Wednesday, January 26, 2022

MedSpeak

MedSpeak

The American Medical Association’s Advancing Health Equity: A Guide to Language, Narrative, and Concepts
has been published. It answers a number of unasked questions.

The guide condemns several “dominant narratives” in medicine. One is the “narrative of individualism,” and its misbegotten corollary, the notion that health is a personal responsibility. A more “equitable narrative,” the guide instructs, would “expose the political roots underlying apparently ‘natural’ economic arrangements, such as property rights, market conditions, gentrification, oligopolies, and low wage rates.”

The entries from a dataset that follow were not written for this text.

===== src/rtl/simon_pkg.sv =====
// simon_pkg: shared state encoding, default timing constants and one-hot helpers
package simon_pkg;
  typedef enum logic [1:0] {ST_IDLE, ST_CLEAR, ST_PLAY, ST_OVER} state_t;
  localparam int DEB_CYCLES_DEF   = 3;
  localparam int BLINK_HALF_DEF   = 15;
  localparam int CLEAR_CYCLES_DEF = 2;
  function automatic logic is_onehot(input logic [3:0] v);
    return (v != 4'b0000) && ((v & (v - 4'b0001)) == 4'b0000);
  endfunction
  function automatic logic [1:0] onehot_idx(input logic [3:0] v);
    return v[3] ? 2'd3 : v[2] ? 2'd2 : v[1] ? 2'd1 : 2'd0;
  endfunction
endpackage


===== src/rtl/btn_debounce.sv =====
// btn_debounce: 2-flop synchronizer followed by a consecutive-sample debouncer
module btn_debounce #(
  parameter int DEB_CYCLES = 3
) (
  input  logic clk,
  input  logic reset,
  input  logic i_raw,
  output logic o_deb
);
  localparam int CW = $clog2(DEB_CYCLES) + 1;
  logic [1:0]    r_sync;
  logic          r_deb;
  logic [CW-1:0] r_cnt;
  // synchronize, then adopt the new level after DEB_CYCLES consecutive differing samples
  always_ff @(posedge clk) begin
    if (reset) begin
      r_sync <= 2'b00;
      r_deb  <= 1'b0;
      r_cnt  <= '0;
    end else begin
      r_sync <= {r_sync[0], i_raw};
      if (r_sync[1] == r_deb) r_cnt <= '0;
      else if (r_cnt == CW'(DEB_CYCLES - 1)) begin
        r_deb <= r_sync[1];
        r_cnt <= '0;
      end else r_cnt <= r_cnt + 1'b1;
    end
  end
  assign o_deb = r_deb;
endmodule


===== src/rtl/simon_game_ctrl.sv =====
// simon_game_ctrl: game sequencing, press acceptance, scoring and lamp drive around a Simon core
module simon_game_ctrl import simon_pkg::*; #(
  parameter int DEB_CYCLES   = DEB_CYCLES_DEF,
  parameter int BLINK_HALF   = BLINK_HALF_DEF,
  parameter int CLEAR_CYCLES = CLEAR_CYCLES_DEF
) (
  input  logic       clk,
  input  logic       reset,
  input  logic       start,
  input  logic [3:0] btn,
  input  logic       simon_turn,
  input  logic [1:0] simon_num,
  input  logic       simon_pressed,
  input  logic       game_over,
  output logic       core_reset,
  output logic [1:0] player_num,
  output logic       player_pressed,
  output logic [3:0] led,
  output logic [4:0] score,
  output logic       playing,
  output logic       win
);
  localparam int CW = $clog2((BLINK_HALF > CLEAR_CYCLES) ? BLINK_HALF : CLEAR_CYCLES) + 1;
  state_t        r_state, w_state_n;
  logic [CW-1:0] r_cnt, w_cnt_n;
  logic          r_core_reset, r_pp, r_playing, r_win, r_lockout, r_prev_turn, r_start_prev;
  logic [1:0]    r_pnum;
  logic [3:0]    r_led, r_btn_prev;
  logic [4:0]    r_score;
  logic          w_start, w_start_rise, w_turn_rise, w_accept, w_win_n, w_lockout_n, w_prev_turn_n;
  logic [3:0]    w_btn, w_led_n;
  logic [4:0]    w_score_n;

  btn_debounce #(.DEB_CYCLES(DEB_CYCLES)) u_deb_start (
    .clk(clk), .reset(reset), .i_raw(start), .o_deb(w_start)
  );
  for (genvar i = 0; i < 4; i++) begin : g_btn
    btn_debounce #(.DEB_CYCLES(DEB_CYCLES)) u_deb_btn (
      .clk(clk), .reset(reset), .i_raw(btn[i]), .o_deb(w_btn[i])
    );
  end

  assign w_start_rise = w_start & ~r_start_prev;
  assign w_turn_rise  = simon_turn & ~r_prev_turn;
  assign w_accept     = (r_state == ST_PLAY) && !simon_turn && (r_btn_prev == 4'b0000)
                        && is_onehot(w_btn) && !r_lockout;

  // next state and next values of every registered output
  always_comb begin
    w_state_n     = r_state;
    w_cnt_n       = '0;
    w_score_n     = r_score;
    w_win_n       = r_win;
    w_prev_turn_n = r_prev_turn;
    w_lockout_n   = (w_btn == 4'b0000) ? 1'b0 : (r_lockout | ~is_onehot(w_btn));
    case (r_state)
      ST_IDLE:  w_state_n = w_start_rise ? ST_CLEAR : ST_IDLE;
      ST_CLEAR: begin
        w_cnt_n   = r_cnt + 1'b1;
        w_state_n = (r_cnt == CW'(CLEAR_CYCLES - 1)) ? ST_PLAY : ST_CLEAR;
      end
      ST_PLAY: begin
        w_prev_turn_n = simon_turn;
        w_score_n     = (w_turn_rise && r_score != 5'd31) ? r_score + 5'd1 : r_score;
        w_win_n       = game_over & w_turn_rise;
        w_state_n     = game_over ? ST_OVER : ST_PLAY;
      end
      ST_OVER: begin
        w_cnt_n   = (w_start_rise || r_cnt == CW'(BLINK_HALF - 1)) ? '0 : r_cnt + 1'b1;
        w_state_n = w_start_rise ? ST_CLEAR : ST_OVER;
      end
    endcase
    if (w_state_n == ST_CLEAR) begin
      w_score_n     = 5'd0;
      w_win_n       = 1'b0;
      w_lockout_n   = 1'b0;
      w_prev_turn_n = 1'b1;
    end
    w_led_n = (w_state_n == ST_PLAY) ? (simon_turn ? (simon_pressed ? 4'b0001 << simon_num : 4'b0000) : w_btn)
            : (w_state_n == ST_OVER) ? ((r_state != ST_OVER || w_win_n) ? 4'b1111
                                        : (r_cnt == CW'(BLINK_HALF - 1)) ? ~r_led : r_led)
            : 4'b0000;
  end

  // state and output registers
  always_ff @(posedge clk) begin
    if (reset) begin
      r_state      <= ST_IDLE;
      r_cnt        <= '0;
      r_core_reset <= 1'b1;
      r_pnum       <= 2'd0;
      r_pp         <= 1'b0;
      r_led        <= 4'b0000;
      r_score      <= 5'd0;
      r_playing    <= 1'b0;
      r_win        <= 1'b0;
      r_lockout    <= 1'b0;
      r_prev_turn  <= 1'b1;
      r_btn_prev   <= 4'b0000;
      r_start_prev <= 1'b0;
    end else begin
      r_state      <= w_state_n;
      r_cnt        <= w_cnt_n;
      r_core_reset <= (w_state_n == ST_IDLE) || (w_state_n == ST_CLEAR);
      r_pnum       <= w_accept ? onehot_idx(w_btn) : r_pnum;
      r_pp         <= w_accept;
      r_led        <= w_led_n;
      r_score      <= w_score_n;
      r_playing    <= (w_state_n == ST_PLAY);
      r_win        <= w_win_n;
      r_lockout    <= w_lockout_n;
      r_prev_turn  <= w_prev_turn_n;
      r_btn_prev   <= w_btn;
      r_start_prev <= w_start;
    end
  end

  assign core_reset     = r_core_reset;
  assign player_num     = r_pnum;
  assign player_pressed = r_pp;
  assign led            = r_led;
  assign score          = r_score;
  assign playing        = r_playing;
  assign win            = r_win;
endmodule


===== config.mk =====
export PLATFORM = sky130hd
export DESIGN_NAME = simon_game_ctrl
export DESIGN_NICKNAME = d
export VERILOG_FILES = /design/src/rtl/simon_pkg.sv /design/src/rtl/btn_debounce.sv /design/src/rtl/simon_game_ctrl.sv
export SDC_FILE = /design/constraint.sdc
export NUM_CORES = 1
export LEC_CHECK = 0
export ABC_CLOCK_PERIOD_IN_PS = 2100
export CAP_MARGIN = 10
export CORE_MARGIN = 10
export CORE_UTILIZATION = 58
export CTS_BUF_LIST = sky130_fd_sc_hd__clkbuf_4
export DETAILED_ROUTE_END_ITERATION = 6
export HOLD_SLACK_MARGIN = 0.06
export PLACE_DENSITY_LB_ADDON = 0.3
export SYNTH_ARGS = -nofsm -noshare
export SYNTH_HDL_FRONTEND = slang
export SYNTH_SLANG_ARGS = --single-unit

===== constraint.sdc =====
create_clock -name clk -period 2.1 [get_ports clk]
set_input_delay 0.63 -clock clk [delete_from_list [all_inputs] [get_ports clk]]
set_output_delay 0.63 -clock clk [all_outputs]
set_load 0.005 [all_outputs]

======== Word-level counts from Yosys, hierarchy flattened ========
Index checks and enable logic that the tools add are counted.
word-level totals
  word-level logic and storage cells ...... 120
  memory bits (read-only) ................. 0
  bits in writable memories ............... 0
  input port bits ......................... 12
  memories ................................ 0
  bits in latches ......................... 0
  output and inout port bits .............. 15
  flip-flop bits (word level) ............. 59
cells by class
  $add $sub $neg .......................... 8
  $mul .................................... 0
  magnitude comparators ................... 0
  reduce and logical (&&, ||, !) cells .... 30
  div/mod/pow operators ................... 0
  equality and inequality tests ........... 21
  shift operators ......................... 1
  bitwise operators ....................... 14
  multiplexer cells ....................... 18
operators with widths
  kind                                                   number
  2-to-1 mux 4 bit                                       6
  OR reduction 3 bit                                     6
  adder 3 x 1 -> 3 bit, second input constant            5
  == test 3 x 2 -> 1 bit, second input constant          5
  zero test 4 bit                                        3
  AND reduction 2 bit                                    6
  adder 5 x 1 -> 5 bit, second input constant            2
  one-hot mux 5 bit (2 select lines)                     1
  == test 2 bit, second input constant                   4
  2-to-1 mux 2 bit                                       4
  NOT 1 bit                                              8
  one-hot mux 2 bit (4 select lines)                     1
  logical AND 1 bit                                      6
  == test 1 bit                                          5
  == test 5 x 1 -> 1 bit, second input constant          1
  == test 5 x 4 -> 1 bit, second input constant          1
  2-to-1 mux 1 bit                                       5
  2-to-1 mux 5 bit                                       1
  inequality test 5 bit, second input constant           1
  bitwise AND 4 bit                                      1
  == test 2 x 1 -> 1 bit, second input constant          2
  zero test 2 bit                                        2
  inequality test 4 x 3 -> 1 bit, second input constant  1
  NOT 4 bit                                              1
  other kinds (9)                                        14

======== Depth between registers and ports, before layout ========
  depth after elaboration ................. 10
  mapped depth ............................ 6
  gate-level depth less buffers ........... 6

======== By module ========
A second synthesis with hierarchy kept.
unflattened totals
  cells, all modules ...................... 252
  area, all modules ....................... 2496.1 sq um
by module, submodules not included
  module           cells each  area an instance (sq um)  sequential area each (sq um)  times used
  simon_game_ctrl  142         1357.6                    580.6                         1
  btn_debounce     22          227.7                     120.1                         5

======== Worst setup path after synthesis ========
No wires, ideal clock.
  path type ............................... input -> register
  start point ............................. input simon_turn
  end point ............................... register r_pnum[0], in the netlist player_num[0]
  arrival time ............................ 1.718 ns
  stages on the path ...................... 4
  path buffers ............................ 0
  path slack .............................. 0.261 ns
  library setup time ...................... 0.121 ns
  path through ............................ or4_1 -> nor4_2 -> nand2_1 -> mux2_4
on the way
  word-level cells in the longest chain between the ends .. 5
RTL lines
  element                          RTL line                source
  start, declared                  simon_game_ctrl.sv:11   input logic simon_turn,
  zero test 1 bit                  simon_game_ctrl.sv:45   assign w_accept = (r_state == ST_PLAY) && !simon_turn && (r_btn_prev == 4'b0000)
  logical AND 1 bit (2 in series)  simon_game_ctrl.sv:45
  logical AND 1 bit (2 in series)  simon_game_ctrl.sv:46   && is_onehot(w_btn) && !r_lockout;
  end signal, assigned             simon_game_ctrl.sv:105  r_pnum <= w_accept ? onehot_idx(w_btn) : r_pnum;
  end, declared                    simon_game_ctrl.sv:27   logic [1:0] r_pnum;
No other way between the ends.
A chain may end at the register's enable or synchronous reset.

======== Worst setup path in the final report ========
  start point ............................. register r_score[0], in the netlist score[0]
  end point ............................... output score[0]
RTL lines
  element                 RTL line                source
  start, declared         simon_game_ctrl.sv:29   logic [4:0] r_score;
  start signal, assigned  simon_game_ctrl.sv:108  r_score <= w_score_n;
  end, declared           simon_game_ctrl.sv:19   output logic [4:0] score,
No word-level cell between the ends.

==> results.json <==
{
  "status": "finished, final reports clean",
  "cts_resized": 0,
  "nets": 325,
  "viasPerCell": 5.20,
  "hold_violations": 0,
  "tightest_slew_ns": 0.398,
  "die_y_um": 85.0,
  "placement.io_buffers": 26,
  "coreArea_sq_um": 4060,
  "grt_max_degree": 31,
  "ff2ff_path_depth": 5,
  "drt_iter0_drc": 110,
  "synth_mux_area_share_pct": 3.88,
  "synthesis.nets": 288,
  "crit_slowest_cell": "clkdlybuf4s50_1",
  "max_stage_delay_ns": 0.53,
  "top_layer": "met4",
  "cts_setup_buffers": 0,
  "power_leakage_uw": 0.00114,
  "grt_use_total_pct": 13.0,
  "critPathRequiredTime_ns": 1.47,
  "finClkSkew_ns": 0.0113,
  "fin_ws_ns": 0.142,
  "drt_first_pass_iters": 4,
  "avgSynthCellArea_sq_um": 9.39,
  "critPathTopFamily": "buffers and inverters",
  "synth_adder_area_share_pct": 8.07,
  "powerDensity_nw_per_um2": 629,
  "cp-end-kind": "output pin",
  "relSlewSlack_pct": 73.4,
  "final_cell_mix": "dfxtp_1 (59), nor2_1 (44), clkdlybuf4s50_1 (26)",
  "timing.final.crit_share_pct": 93.2,
  "routed-wl-met3_um": 184,
  "ff_latch_area_sq_um": 1180,
  "dieArea_sq_um": 7230,
  "crit_cells": 1,
  "crit_type": "reg2out",
  "path_buf_inv": 1,
  "drc": 0,
  "root_buffer": "clkbuf_4",
  "area_delta_synth_final_pct": 18.8,
  "synth_xor_area_share_pct": 4.29,
  "final_antenna_net_count": 0,
  "ir_drop_uv": 435,
  "final_common_cell": "dfxtp_1",
  "fp-row-count": 23,
  "wl_per_cell_um": 12.5,
  "clock_latency_ns": 0.39,
  "synth_compound_area_share_pct": 8.52,
  "htreeDepth": 3,
  "yosys_register_bits": 59,
  "cts.sinks": 59,
  "arrival_ns": 1.33,
  "drt-total-wl_um": 4420,
  "die_w_um": 85.0,
  "seq_area_frac_synth_pct": 48.2,
  "hpwl_um": 3340,
  "clk_path_buf_depth": 2,
  "start_util_pct": 60.4,
  "cp_max_fo": 4,
  "synth_top_area_share_pct": 48.2,
  "io-pin-count": 27,
  "netlist_instances": 261,
  "synth_cell_types": 39,
  "grt_pass1_vias": 1777,
  "gr-total-overflow": 0,
  "wl_met2_um": 2110,
  "cts-hold-fix-buffers": 0,
  "fmax_ghz": 0.511,
  "fillCellCount": 315,
  "numCtsBuffers": 9,
  "synth_warnings": 0,
  "multi_input_area_sq_um": 1170,
  "synth-simple-area-share_pct": 23.0,
  "wl_met1_um": 2020,
  "finalSetupViolCount": 0,
  "maxCapViolCount": 0,
  "antenna_cells": 0,
  "finalSetupTns_ns": 0,
  "hold_depth": 1,
  "synth_area_sq_um": 2450,
  "antenna_found_initial": 0,
  "place_congestion": 0.790,
  "synth_top_cell_by_area": "dfxtp_1",
  "start_kind": "flip-flop",
  "cts.clk_slew.worst_paths_ns": 0.10,
  "slew_violations": 0,
  "vias": 1829,
  "ys_top_cells_by_area": "dfxtp_1 (48%), ha_1 (7.7%), nor2_1 (6.7%), nor2b_1 (5.6%), mux2i_1 (3.3%)",
  "path_cells": "clkdlybuf4s50_1",
  "min_path_type": "reg2reg",
  "drive_above_1_share_pct": 8.28,
  "rsz0062_at_grt": "no",
  "min_period_ns": 1.96,
  "cts_tree": "built",
  "place_ws_ns": -0.195,
  "synth_top_family_by_area": "simple AND/OR/NAND/NOR gates",
  "grt_pass1_wl_um": 7690
}
==> flip-flops by register name (all words and copies together) (netlist names), 2 cells and up <==
register	count
u_deb_start.r_sync	2
r_cnt	5
g_btn.u_deb_btn.r_cnt	12
g_btn.u_deb_btn.o_deb	4
u_deb_start.r_cnt	3
r_btn_prev	4
player_num	2
led	4
g_btn.u_deb_btn.r_sync	8
r_state	2
score	5
==> worst paths after layout <==
path	to	slack [ns]	start
worst max-delay path	score[0]	0.14	score[0]
worst min-delay path	g_btn[3].u_deb_btn.r_cnt[0]	0.44	g_btn[3].u_deb_btn.r_cnt[0]
worst max register to register	r_prev_turn	0.44	r_cnt[0]
worst min register to register	g_btn[3].u_deb_btn.r_cnt[0]	0.44	g_btn[3].u_deb_btn.r_cnt[0]
==> kinds of logic (layout without fill, tap and decap cells) <==
logic type                 count (synthesis)  after routing
and+or+nand+nor                          109            109
DFF                                       59             59
AOI/OAI and AO/OA                         30             30
buffers and inverters                     26             67
adders and majority gates                 16             16
xor gates and xnor gates                  12             12
muxes                                      9              9
==> final cells by class <==
type,count,share of cell area (%)
Clock buffer,11,2.84
Clock inverter,4,0.644
Inverter,19,2.45
Multi-Input combinational cell,176,40.2
Sequential cell,59,40.5
Tap cell,50,2.15
Timing Repair Buffer,33,11.2
==> per-layer routing <==
metal	up-vias	track usage [%]
met5	-	0
met4	0	6.59
met3	9	5.16
met2	26	20.6
met1	851	14.7
li1	943	-
==> metrics by stage <==
stage | total power [uW] | cell area, sq um | hold slack (ns) | std cells | util (%)
6_report | 1830 | 2910 | 0.444 | 352 | 71.8
5_1_grt | 1910 | 2910 | 0.459 | 352 | 71.8
4_1_cts | 1860 | 2910 | 0.444 | 352 | 71.8
3_5_place_dp | 1240 | 2810 | 0.427 | 337 | 69.3
3_3_place_gp | 1230 | 2810 | 0.419 | 337 | 69.3
2_1_floorplan | 1190 | 2450 | 0.414 | 261 | -
==> cells in the mapped netlist (all sizes together) <==
cell type	number
and3	2
or2b	1
nor3b	1
nor4	1
xor2	4
nor3	6
inv	19
or4	1
mux2	1
nand2b	4
nand4b	1
nor4b	3
xnor2	8
o21bai	1
a21o	5
nor2b	22
o211ai	1
maj3	1
o2bb2ai	1
a311oi	1
nand2	11
a22oi	1
o21ai	1
ha	15
dfxtp	59
nand3	3
a211o	3
buf	2
nand3b	3
clkbuf	5
a21oi	8
and4bb	1
or3	5
mux2i	8
a221oi	4
o22ai	4
nor2	44
==> worst register-to-register path, cell delays in order (launching register included) <==
cell and delay, ns:
dfxtp_1 0.40, ha_1 0.16, nor4b_1 0.33, nand2_1 0.18
a21o_1 0.23, a211o_1 0.26
==> power by group <==
group          total, uW  internal (uW)  switching, uW  leakage, uW
Combinational       72.9           40.2           32.7     0.000599
Sequential          1140           1130           6.02     0.000478
Clock                624            254            370    0.0000639
Note: power is estimated with default switching activity, not from simulation.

They have suggestions. They are not yet mandatory. One the AMA recommends is “equity explicit” language. Instead of “individuals,” doctors should say “survivors”; instead of “marginalized communities,” they should say, “groups that are struggling against economic marginalization.” We must also be clear that “people are not vulnerable, they are made vulnerable.” Accordingly, we should replace the statement, “Low-income people have the highest level of coronary artery disease,” with “People underpaid and forced into poverty as a result of banking policies, real estate developers gentrifying neighborhoods, and corporations weakening the power of labor movements, among others, have the highest level of coronary artery disease.” te medical record will presumably be longer but more accurate.

This kind of propaganda, advancing a social/economic view at the expense of any logic or self-consciousness, will be met with caution only. No one will arise to challenge this; no one will want to appear on the right side of an unarguably lopsided argument. Stranger, how does an opinion like this emerge to speak for a medical population that certainly is overwhelmingly opposed to it?